Macrophages are a type of white blood cell that play a crucial role in the body's defence against infections and diseases. However, in men with prostate cancer, these cells often fail to recognise and attack cancer cells effectively. In many cases, the cells support the tumour’s growth instead.

To overcome this, Dr Hazini will modify these macrophages in the lab to enhance their ability to recognise prostate cancer cells as a threat. He will also enable the macrophages to teach other immune cells to recognise the cancer, encouraging the immune system to kill cancer cells when it finds them – for example if the cancer comes back after treatment.

Once the macrophages are modified, Dr Hazini will test them on cancer cells in a flat dish, and then on tumours grown in the lab from prostate cancer samples donated by men with the disease. Compared to traditional cells in a dish, these lab-grown tumours (known as organoids) more closely resemble how cancer grows inside the body, so will give Dr Hazini a better idea of how effective the modified macrophages are likely to be in a person with prostate cancer.

Finally, Dr Hazini will test the macrophages in mice to see how safe and effective the treatment might be in the body.

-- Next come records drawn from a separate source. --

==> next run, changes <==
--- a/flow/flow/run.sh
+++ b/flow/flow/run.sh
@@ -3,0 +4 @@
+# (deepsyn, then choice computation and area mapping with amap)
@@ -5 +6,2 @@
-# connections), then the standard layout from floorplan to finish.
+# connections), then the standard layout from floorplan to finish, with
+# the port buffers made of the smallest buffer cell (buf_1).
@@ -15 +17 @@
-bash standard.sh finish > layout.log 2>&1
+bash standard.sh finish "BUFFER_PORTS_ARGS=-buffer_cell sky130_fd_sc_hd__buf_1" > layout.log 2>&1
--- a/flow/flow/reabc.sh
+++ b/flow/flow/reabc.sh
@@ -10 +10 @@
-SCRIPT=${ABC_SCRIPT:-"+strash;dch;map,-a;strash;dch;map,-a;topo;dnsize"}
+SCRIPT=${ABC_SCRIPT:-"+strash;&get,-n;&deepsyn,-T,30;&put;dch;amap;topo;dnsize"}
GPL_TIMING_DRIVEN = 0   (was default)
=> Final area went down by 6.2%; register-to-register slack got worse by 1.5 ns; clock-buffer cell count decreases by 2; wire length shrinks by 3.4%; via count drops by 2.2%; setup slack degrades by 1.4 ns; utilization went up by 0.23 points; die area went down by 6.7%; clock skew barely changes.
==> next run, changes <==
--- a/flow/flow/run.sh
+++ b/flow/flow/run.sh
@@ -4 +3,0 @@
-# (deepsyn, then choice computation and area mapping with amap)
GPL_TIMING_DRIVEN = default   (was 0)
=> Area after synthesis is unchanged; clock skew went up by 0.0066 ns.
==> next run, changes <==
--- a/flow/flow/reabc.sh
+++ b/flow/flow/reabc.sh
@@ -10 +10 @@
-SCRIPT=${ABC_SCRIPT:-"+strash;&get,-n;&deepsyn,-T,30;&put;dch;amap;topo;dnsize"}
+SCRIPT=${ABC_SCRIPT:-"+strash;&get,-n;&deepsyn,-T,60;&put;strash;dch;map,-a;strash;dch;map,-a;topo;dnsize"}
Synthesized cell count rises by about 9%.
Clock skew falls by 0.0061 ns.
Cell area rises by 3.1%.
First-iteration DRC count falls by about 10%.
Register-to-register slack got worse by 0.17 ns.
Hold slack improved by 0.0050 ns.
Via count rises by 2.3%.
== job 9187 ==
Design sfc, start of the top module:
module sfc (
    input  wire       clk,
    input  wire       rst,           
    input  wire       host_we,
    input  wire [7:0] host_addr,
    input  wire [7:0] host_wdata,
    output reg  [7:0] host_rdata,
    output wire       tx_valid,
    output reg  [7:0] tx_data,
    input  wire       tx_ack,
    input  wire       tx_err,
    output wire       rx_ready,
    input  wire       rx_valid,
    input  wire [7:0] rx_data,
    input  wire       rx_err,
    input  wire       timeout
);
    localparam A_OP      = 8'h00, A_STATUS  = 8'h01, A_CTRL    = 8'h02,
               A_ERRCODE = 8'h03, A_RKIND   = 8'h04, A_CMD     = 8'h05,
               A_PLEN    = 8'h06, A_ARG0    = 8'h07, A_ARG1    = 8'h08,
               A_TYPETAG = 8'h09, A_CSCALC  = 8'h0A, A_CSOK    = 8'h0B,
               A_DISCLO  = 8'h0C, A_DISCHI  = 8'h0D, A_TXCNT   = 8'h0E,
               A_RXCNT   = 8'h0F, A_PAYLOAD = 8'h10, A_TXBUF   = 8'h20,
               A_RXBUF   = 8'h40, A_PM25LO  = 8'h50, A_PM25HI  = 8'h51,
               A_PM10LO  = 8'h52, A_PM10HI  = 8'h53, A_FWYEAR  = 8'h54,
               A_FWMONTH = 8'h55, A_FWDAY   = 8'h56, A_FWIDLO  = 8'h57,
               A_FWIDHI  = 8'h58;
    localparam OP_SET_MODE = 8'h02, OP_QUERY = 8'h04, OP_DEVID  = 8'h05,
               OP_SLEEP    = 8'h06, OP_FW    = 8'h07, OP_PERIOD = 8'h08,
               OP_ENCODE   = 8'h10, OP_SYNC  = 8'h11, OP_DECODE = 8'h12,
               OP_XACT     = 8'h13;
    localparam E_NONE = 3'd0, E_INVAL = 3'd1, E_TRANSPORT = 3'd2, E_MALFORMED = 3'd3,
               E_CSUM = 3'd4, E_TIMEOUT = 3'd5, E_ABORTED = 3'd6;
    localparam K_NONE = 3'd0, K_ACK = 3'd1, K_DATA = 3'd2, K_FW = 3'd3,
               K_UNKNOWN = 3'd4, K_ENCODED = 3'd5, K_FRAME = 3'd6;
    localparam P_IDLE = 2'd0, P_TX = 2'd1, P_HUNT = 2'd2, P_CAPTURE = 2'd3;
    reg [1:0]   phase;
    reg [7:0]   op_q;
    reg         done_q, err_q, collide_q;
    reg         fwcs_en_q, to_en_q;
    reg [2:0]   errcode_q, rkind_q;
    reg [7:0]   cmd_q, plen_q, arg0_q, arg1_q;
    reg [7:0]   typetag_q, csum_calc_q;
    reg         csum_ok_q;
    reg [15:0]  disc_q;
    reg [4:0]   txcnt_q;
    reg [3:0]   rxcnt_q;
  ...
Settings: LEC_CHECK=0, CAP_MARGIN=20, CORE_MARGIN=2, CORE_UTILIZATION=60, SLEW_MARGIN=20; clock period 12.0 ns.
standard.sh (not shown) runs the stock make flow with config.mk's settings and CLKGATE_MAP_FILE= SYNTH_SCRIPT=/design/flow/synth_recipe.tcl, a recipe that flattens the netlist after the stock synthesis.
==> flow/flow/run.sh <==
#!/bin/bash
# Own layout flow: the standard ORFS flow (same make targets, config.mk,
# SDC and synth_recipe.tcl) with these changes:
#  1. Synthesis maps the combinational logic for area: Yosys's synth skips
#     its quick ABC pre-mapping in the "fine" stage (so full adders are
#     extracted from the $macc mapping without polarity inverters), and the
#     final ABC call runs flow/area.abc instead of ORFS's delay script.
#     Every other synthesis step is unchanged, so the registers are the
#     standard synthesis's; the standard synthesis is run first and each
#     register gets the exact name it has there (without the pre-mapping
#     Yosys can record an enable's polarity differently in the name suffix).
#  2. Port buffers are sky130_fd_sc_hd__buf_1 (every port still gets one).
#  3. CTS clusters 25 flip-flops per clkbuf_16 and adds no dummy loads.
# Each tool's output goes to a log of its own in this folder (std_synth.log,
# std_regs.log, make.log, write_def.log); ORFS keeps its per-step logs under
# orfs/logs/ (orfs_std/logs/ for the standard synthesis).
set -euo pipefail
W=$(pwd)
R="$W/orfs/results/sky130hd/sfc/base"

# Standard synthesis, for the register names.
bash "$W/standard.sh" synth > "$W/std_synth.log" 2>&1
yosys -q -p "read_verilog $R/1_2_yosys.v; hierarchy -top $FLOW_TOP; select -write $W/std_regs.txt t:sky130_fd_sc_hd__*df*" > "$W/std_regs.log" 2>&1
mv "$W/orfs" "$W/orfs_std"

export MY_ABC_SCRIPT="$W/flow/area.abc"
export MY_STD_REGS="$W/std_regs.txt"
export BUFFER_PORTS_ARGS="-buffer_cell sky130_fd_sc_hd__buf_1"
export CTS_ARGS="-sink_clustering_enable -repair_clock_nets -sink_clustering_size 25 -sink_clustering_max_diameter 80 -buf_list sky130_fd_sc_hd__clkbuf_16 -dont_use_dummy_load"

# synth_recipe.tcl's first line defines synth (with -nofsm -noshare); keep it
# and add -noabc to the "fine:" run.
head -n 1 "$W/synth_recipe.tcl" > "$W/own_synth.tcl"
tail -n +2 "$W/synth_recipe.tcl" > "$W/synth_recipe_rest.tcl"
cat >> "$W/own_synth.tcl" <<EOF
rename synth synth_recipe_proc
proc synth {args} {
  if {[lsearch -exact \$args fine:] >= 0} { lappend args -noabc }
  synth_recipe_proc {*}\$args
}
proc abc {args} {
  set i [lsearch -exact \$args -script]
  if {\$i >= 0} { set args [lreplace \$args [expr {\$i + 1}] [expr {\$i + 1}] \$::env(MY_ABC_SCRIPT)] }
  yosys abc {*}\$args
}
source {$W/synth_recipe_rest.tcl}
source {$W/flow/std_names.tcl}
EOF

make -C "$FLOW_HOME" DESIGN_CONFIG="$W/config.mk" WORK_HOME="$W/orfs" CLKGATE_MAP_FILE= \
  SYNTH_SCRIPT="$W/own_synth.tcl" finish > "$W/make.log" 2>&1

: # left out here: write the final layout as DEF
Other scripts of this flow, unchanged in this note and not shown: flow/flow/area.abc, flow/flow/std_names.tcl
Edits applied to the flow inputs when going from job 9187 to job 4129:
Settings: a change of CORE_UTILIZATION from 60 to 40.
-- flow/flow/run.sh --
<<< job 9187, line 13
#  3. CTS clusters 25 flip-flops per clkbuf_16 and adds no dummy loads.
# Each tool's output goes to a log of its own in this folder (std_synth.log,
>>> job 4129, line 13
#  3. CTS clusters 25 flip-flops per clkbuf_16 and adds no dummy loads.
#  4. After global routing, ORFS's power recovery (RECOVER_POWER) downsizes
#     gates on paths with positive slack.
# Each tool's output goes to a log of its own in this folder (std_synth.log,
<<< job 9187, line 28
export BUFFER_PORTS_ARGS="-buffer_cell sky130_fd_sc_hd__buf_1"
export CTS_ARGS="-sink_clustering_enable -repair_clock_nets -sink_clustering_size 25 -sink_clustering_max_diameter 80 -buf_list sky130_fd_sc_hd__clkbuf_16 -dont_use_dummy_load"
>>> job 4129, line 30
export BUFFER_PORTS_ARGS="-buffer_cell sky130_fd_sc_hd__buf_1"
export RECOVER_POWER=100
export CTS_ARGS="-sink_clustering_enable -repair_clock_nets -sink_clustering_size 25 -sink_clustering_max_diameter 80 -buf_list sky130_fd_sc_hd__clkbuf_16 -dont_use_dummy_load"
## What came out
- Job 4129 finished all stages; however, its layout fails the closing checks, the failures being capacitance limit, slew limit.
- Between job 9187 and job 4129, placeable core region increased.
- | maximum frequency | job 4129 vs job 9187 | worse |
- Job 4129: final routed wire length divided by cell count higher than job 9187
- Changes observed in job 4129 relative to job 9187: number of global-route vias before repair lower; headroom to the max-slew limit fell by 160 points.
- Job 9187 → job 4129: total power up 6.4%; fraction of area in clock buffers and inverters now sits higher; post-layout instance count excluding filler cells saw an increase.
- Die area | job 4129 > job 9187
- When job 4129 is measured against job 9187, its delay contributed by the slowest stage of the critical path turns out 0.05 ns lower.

During the project, Dr Hazini will work closely with Professor Wytske van Weerden at Erasmus University Medical Center in the Netherlands. Professor van Weerden and her team are experts in developing organoids, using them to understand how prostate cancer develops, how it becomes resistant to treatment, and how it could be targeted with new treatments.

How will this benefit men?

This research could lead to a new, highly targeted treatment option that is both more effective and less invasive than existing one-size-fits-all therapies for men with prostate cancer.

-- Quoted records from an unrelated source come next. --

What follows belongs to an exercise in optimizing a design on an open flow for small area, a short achievable clock period and few clock cycles; a production flow would make more cautious choices.
The RTL was checked by simulation tests, not by an equivalence proof against the original design.
No activity file was given, so power comes from the tool's default toggle rates.

run a:
Design fcodec, start of the top module:
module fcodec (
    input  wire        clk,
    input  wire        rst,
    input  wire        bus_req,
    input  wire        bus_we,
    input  wire [1:0]  bus_size,    
    input  wire [11:0] bus_addr,
    input  wire [31:0] bus_wdata,
    output wire        bus_ready,
    output reg  [31:0] bus_rdata,
    output wire        bus_err
);
Size in the first run: roughly 6400 flip-flops, about 84 I/O pins.
make LEC_CHECK=0 CAP_MARGIN=20 CORE_MARGIN=2 CORE_UTILIZATION=30 PLACE_DENSITY=0.4 SLEW_MARGIN=20 finish   # period 12.0 ns
run.sh (not shown) runs the stock make flow with config.mk's settings and CLKGATE_MAP_FILE= SYNTH_SCRIPT=/design/flow/synth_recipe.tcl, a recipe that flattens the netlist after the stock synthesis.
Testbench counts of run a, summed over its fixed seeds: cycles 138,024.
Context: an optimization exercise on an open-source flow, tuned for small area. The choices shown serve that exercise and are no tape-out recipe.
Function was checked by simulation only, so behaviour that the tests miss may differ from the original.
Power is estimated from default activity; no workload was simulated.

===== flow/run.sh =====
#!/bin/bash
# synth_recipe.tcl (not shown) runs the flow's synth.tcl, then flattens the netlist and writes it again
# the make line also repeats each setting of config.mk as NAME=value (left out here)
make -C /OpenROAD-flow-scripts/flow DESIGN_CONFIG=/design/flow/config.mk WORK_HOME=/design/flow/orfs CLKGATE_MAP_FILE= SYNTH_SCRIPT=/design/flow/synth_recipe.tcl finish

===== flow/config.mk =====
export PLATFORM = sky130hd
export DESIGN_NAME = rc_core
export DESIGN_NICKNAME = rc_core
export VERILOG_FILES = /design/flow/design.v
export SDC_FILE = /design/flow/constraint.sdc
export NUM_CORES = 4
export LEC_CHECK = 0
export CAP_MARGIN = 20
export CORE_MARGIN = 2
export CORE_UTILIZATION = 40
export SLEW_MARGIN = 20

===== flow/constraint.sdc =====
create_clock -name core_clock -period 10.0 [get_ports {clk}]
set_input_delay 2.0000 -clock core_clock [delete_from_list [all_inputs] [get_ports {clk}]]
set_output_delay 2.0000 -clock core_clock [all_outputs]
set_load 0.01 [all_outputs]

Immunotherapy, where the body’s own immune system is encouraged to kill cancer cells, has had limited success in prostate cancer so far. Dr Hazini’s work could therefore open up a new avenue for treating the disease, offering hope and a longer life to men who would otherwise have few treatment options left.

Meanwhile, a treatment using a man’s own immune cells should reduce the risk of side effects typically associated with conventional treatments like chemotherapy and radiation.

If the treatment is also able to reduce the risk of prostate cancer coming back, that could save even more lives, and lessen the anxiety that men face wondering if their cancer will return.

More broadly, the success of this research could pave the way for similar treatments for other types of cancer, broadening its impact and offering hope to many more people.